__LISTED RECORDS__:
==> src/rtl/bts_pkg.sv <==
// shared constants, codes and types of the bilinear texture sampler
// no dependencies; imported by every other file of the block
package bts_pkg;

    // defaults of the top-level parameters
    localparam int MAX_SIDE_DEF    = 256;
    localparam int TEXEL_COUNT_DEF = 65536;
    localparam int COORD_FRAC_DEF  = 16;

    // fixed field widths
    localparam int COORD_W      = 20;
    localparam int TEXEL_ADDR_W = 16;
    localparam int CHAN_W       = 8;
    localparam int NUM_CHAN     = 4;
    localparam int TEXEL_W      = NUM_CHAN * CHAN_W;
    localparam int OUT_W        = 16;

    // configuration port
    localparam int CFG_IDX_W      = 4;
    localparam int CFG_DATA_W     = 9;
    localparam int CFG_RESET_SIDE = 256;

    localparam logic [CFG_IDX_W-1:0] CFG_TEX_WIDTH  = CFG_IDX_W'(0);
    localparam logic [CFG_IDX_W-1:0] CFG_TEX_HEIGHT = CFG_IDX_W'(1);

    // operation codes of an input word
    localparam logic OP_WRITE  = 1'b0;
    localparam logic OP_SAMPLE = 1'b1;

    // channel positions in a texel and in a result word
    localparam int CH_RED   = 0;
    localparam int CH_GREEN = 1;
    localparam int CH_BLUE  = 2;
    localparam int CH_ALPHA = 3;

    // texel corners: 0 = (x0,y0), 1 = (x1,y0), 2 = (x0,y1), 3 = (x1,y1)
    localparam int NUM_CORNER = 4;

    // result queue depth, covers the sample pipeline plus one
    localparam int OUT_DEPTH = 8;

    // texel memory access issued by the address stage
    typedef struct packed {
        logic wr;
        logic rd;
    } t_mem_ctl;

endpackage

==> src/rtl/bts_outq.sv <==
// result queue between the filter pipeline and the output channel
// depends on bts_pkg for default sizes
module bts_outq
    import bts_pkg::*;
#(
    parameter int DEPTH = OUT_DEPTH,
    parameter int WIDTH = NUM_CHAN * OUT_W
) (
    input  logic             i_clk,
    input  logic             i_rst_n,
    input  logic             i_push,
    input  logic [WIDTH-1:0] i_data,
    input  logic             i_pop,
    output logic             o_valid,
    output logic [WIDTH-1:0] o_data
);

    localparam int PTR_W = $clog2(DEPTH);
    localparam int CNT_W = $clog2(DEPTH + 1);

    logic [WIDTH-1:0] r_buf [DEPTH];
    logic [PTR_W-1:0] r_wptr, r_rptr;
    logic [CNT_W-1:0] r_count, n_count;

    assign n_count = r_count + CNT_W'(i_push) - CNT_W'(i_pop);

    always_ff @(posedge i_clk) begin
        if (!i_rst_n) begin
            r_wptr  <= '0;
            r_rptr  <= '0;
            r_count <= '0;
        end else begin
            if (i_push) begin
                r_wptr <= (r_wptr == PTR_W'(DEPTH - 1)) ? '0 : r_wptr + PTR_W'(1);
            end
            if (i_pop) begin
                r_rptr <= (r_rptr == PTR_W'(DEPTH - 1)) ? '0 : r_rptr + PTR_W'(1);
            end
            r_count <= n_count;
        end
    end

    always_ff @(posedge i_clk) begin
        if (i_push) begin
            r_buf[r_wptr] <= i_data;
        end
    end

    assign o_valid = (r_count != '0);
    assign o_data  = r_buf[r_rptr];

endmodule

==> config.mk <==
export PLATFORM = sky130hd
export DESIGN_NAME = bts_outq
export DESIGN_NICKNAME = d
export VERILOG_FILES = /design/src/rtl/bts_pkg.sv /design/src/rtl/bts_outq.sv
export SDC_FILE = /design/constraint.sdc
export NUM_CORES = 1
export LEC_CHECK = 0
export BUFFER_PORTS_ARGS = -buffer_cell sky130_fd_sc_hd__buf_4
export CORE_UTILIZATION = 45
export DETAILED_ROUTE_END_ITERATION = 10
export PLACE_DENSITY = 0.61
export SLEW_MARGIN = 5
export SYNTH_ARGS = -nofsm -noshare
export SYNTH_HDL_FRONTEND = slang
export SYNTH_SLANG_ARGS = --single-unit
==> constraint.sdc <==
create_clock -name i_clk -period 10.97 [get_ports i_clk]
set_input_delay 1.6455 -clock i_clk [delete_from_list [all_inputs] [get_ports i_clk]]
set_output_delay 1.6455 -clock i_clk [all_outputs]
set_load 0.01 [all_outputs]
==> results.cfg, run 1 <==
[clock_network]
cts_buffer_depth = 3
cts_tree = yes
clkLatencyLatePin_ps = 600
htree_num_levels = 2
ctsResizeCount = 0
cts_buffers = 51
root_buffer = clkbuf_16
clkTransAtPathRegs_ps = 60
numClockSinks = 525
cts_setup_buffers = 0
postCtsHoldBufs = 0

[global_route]
gr-usage-all-layers = 0.1744
grt_start_max_net_pins = 72
grt_antenna_before_repair = 1
gr-usage-met1 = 0.2344
busiest_layer = met2
overflow = 0
first_global_vias = 9159
grt_pass1_wl_um = 56660
met2_usage = 0.2852
met3_usage = 0.03811

[status]
outcome = completed

[synth]
synth.distinct_cells = 27
synth_most_common_cell = edfxtp_1
synth_common_cells = edfxtp_1 (512), mux4_2 (128), mux2_2 (64)
synth_ff_type = edfxtp_1
ys_seq_area_frac = 0.7874
synth_area_leader_cell = edfxtp_1
synth_edf_count = 512
ys_ff_latch = 525
yosysWarnings = 0
synth_area_um2 = 19860
synth_area_per_cell_um2 = 24.57
synth_nets = 886
synth.area.top_cells = edfxtp_1 (77%), mux4_2 (15%), mux2_2 (3.6%), dfxtp_1 (1.3%), buf_6 (0.62%)
async_reset_ff_frac = 0
yosysTopAreaCellShare = 0.7743
syn_inst = 808

[finish]
regArea_um2 = 15650
area_growth_pct = 16.12
fillers = 3332
nets = 1050
fin_cells = 1600
layout-drive-gt1-share = 0.4132
multiInputGateArea_um2 = 4016

[sta]
hold_viol = 0
setup_ws_ps = 5853
layout_min_cycle_time_ps = 5117
whs_ps = 541.0
tightest_slew_ps = 1117
setup_viol = 0
skew_ps = 21.34
grt_setup_unrepaired = false
tns_ps = 0
finalCritPeriodShare = 0.4664
fmax_mhz = 195.4
relSlewSlack = 0.2554
slew_viol_final = 0

[job]
cap_violations = 0

[placement]
globalplace.congestion = 0.6791
port_buffers = 132
dp_hpwl_um = 19280
dp_slack_ps = 6333
dp.cells = 1504

[critical_path]
start_kind = flip-flop
critPathMaxFanout = 71
critPathKind = reg -> out
cp.arrival_ps = 3470
crit_path_end_kind = output port
worst_ep_required_time_ps = 9320

[detailed_routing]
post_drt_via_cell_ratio = 5.328
drc = 0
avgRoutedWirePerCell_um = 23.65
postRouteAntennaNets = 0
drt_iter0_drc = 531
wl_um = 37840
vias = 8524
firstDrtPassIters = 5

[power]
power_density_nw_per_um2 = 181.0
leakage_nw = 7.325
peakVddDrop_mv = 0.1404
p_total_mw = 4.172

[die]
start_util = 0.4589
coreArea_um2 = 43270
die_area_um2 = 44970
floorplan.die.width_um = 212.1
fp.dieH_um = 212.1
ios = 133
rows = 76

[hold_path]
hold_path.class = reg -> reg
## flip-flops by register name, summed over array words and instances (netlist names), named ones only
register	count
r_wptr	3
r_count	4
r_rptr	3
r_buf	512
## layout make-up
class / instances / area share
antenna: 1 / 0.0001085
clock buffer: 69 / 0.06051
clock inverter: 26 / 0.005807
inverter: 7 / 0.001140
multi-input combinational: 240 / 0.1742
sequential: 525 / 0.6786
tap: 585 / 0.03175
timing repair buffer: 147 / 0.04786
## final timing paths
check	startpoint	endpoint	slack, ps	cells past startpoint
setup / recovery	flip-flop	o_data[1]	5850	5
hold / removal	r_rptr[2]$_SDFFE_PN0P_	flip-flop	540	2
setup reg to reg	r_wptr[0]$_SDFFE_PN0P_	r_buf[2][61]$_DFFE_PP_	8380	3
hold reg to reg	r_rptr[2]$_SDFFE_PN0P_	flip-flop	540	2
## per-layer routing
| metal | up-vias | part of all wire |
|---|---|---|
| li1 | 3772 | - |
| met4 | 0 | 0.020 |
| met3 | 53 | 0.056 |
| met2 | 178 | 0.50 |
| met5 | - | 0 |
| met1 | 4521 | 0.43 |
## cells by family after synthesis
kind of cell,Yosys count,synth area share
buffers and inverters,43,0.01304
DFF,525,0.7874
and+or+nand+nor,28,0.007309
AOI/OAI and AO/OA,5,0.001575
adders and majority gates,10,0.006680
muxes,196,0.1835
xor gates and xnor gates,1,0.0004412
## cell usage in the layout (no fill, tap or decap), types with 2 or more instances in the layout
cell	synthesis	layout
clkbuf_1	10	14
nor3_2	0	2
nor2b_1	4	4
ha_1	9	9
mux2_2	64	64
dfxtp_4	0	3
nor2_4	0	6
nand2b_1	4	4
mux2i_1	4	4
edfxtp_1	512	512
clkbuf_8	0	3
dfxtp_1	13	10
and2_1	5	5
clkbuf_16	0	52
clkinv_1	0	12
inv_1	7	7
clkinv_2	0	11
buf_4	3	147
mux4_2	128	128
nand2_1	5	5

__TASK REQUIREMENTS__: Could you set down, exactly as written, the lines above between the one holding "regArea_um2 = 15650" and the one holding "wl_um = 37840", inclusive, and nothing more?

__EXERCISE ANSWER__:
regArea_um2 = 15650
area_growth_pct = 16.12
fillers = 3332
nets = 1050
fin_cells = 1600
layout-drive-gt1-share = 0.4132
multiInputGateArea_um2 = 4016

[sta]
hold_viol = 0
setup_ws_ps = 5853
layout_min_cycle_time_ps = 5117
whs_ps = 541.0
tightest_slew_ps = 1117
setup_viol = 0
skew_ps = 21.34
grt_setup_unrepaired = false
tns_ps = 0
finalCritPeriodShare = 0.4664
fmax_mhz = 195.4
relSlewSlack = 0.2554
slew_viol_final = 0

[job]
cap_violations = 0

[placement]
globalplace.congestion = 0.6791
port_buffers = 132
dp_hpwl_um = 19280
dp_slack_ps = 6333
dp.cells = 1504

[critical_path]
start_kind = flip-flop
critPathMaxFanout = 71
critPathKind = reg -> out
cp.arrival_ps = 3470
crit_path_end_kind = output port
worst_ep_required_time_ps = 9320

[detailed_routing]
post_drt_via_cell_ratio = 5.328
drc = 0
avgRoutedWirePerCell_um = 23.65
postRouteAntennaNets = 0
drt_iter0_drc = 531
wl_um = 37840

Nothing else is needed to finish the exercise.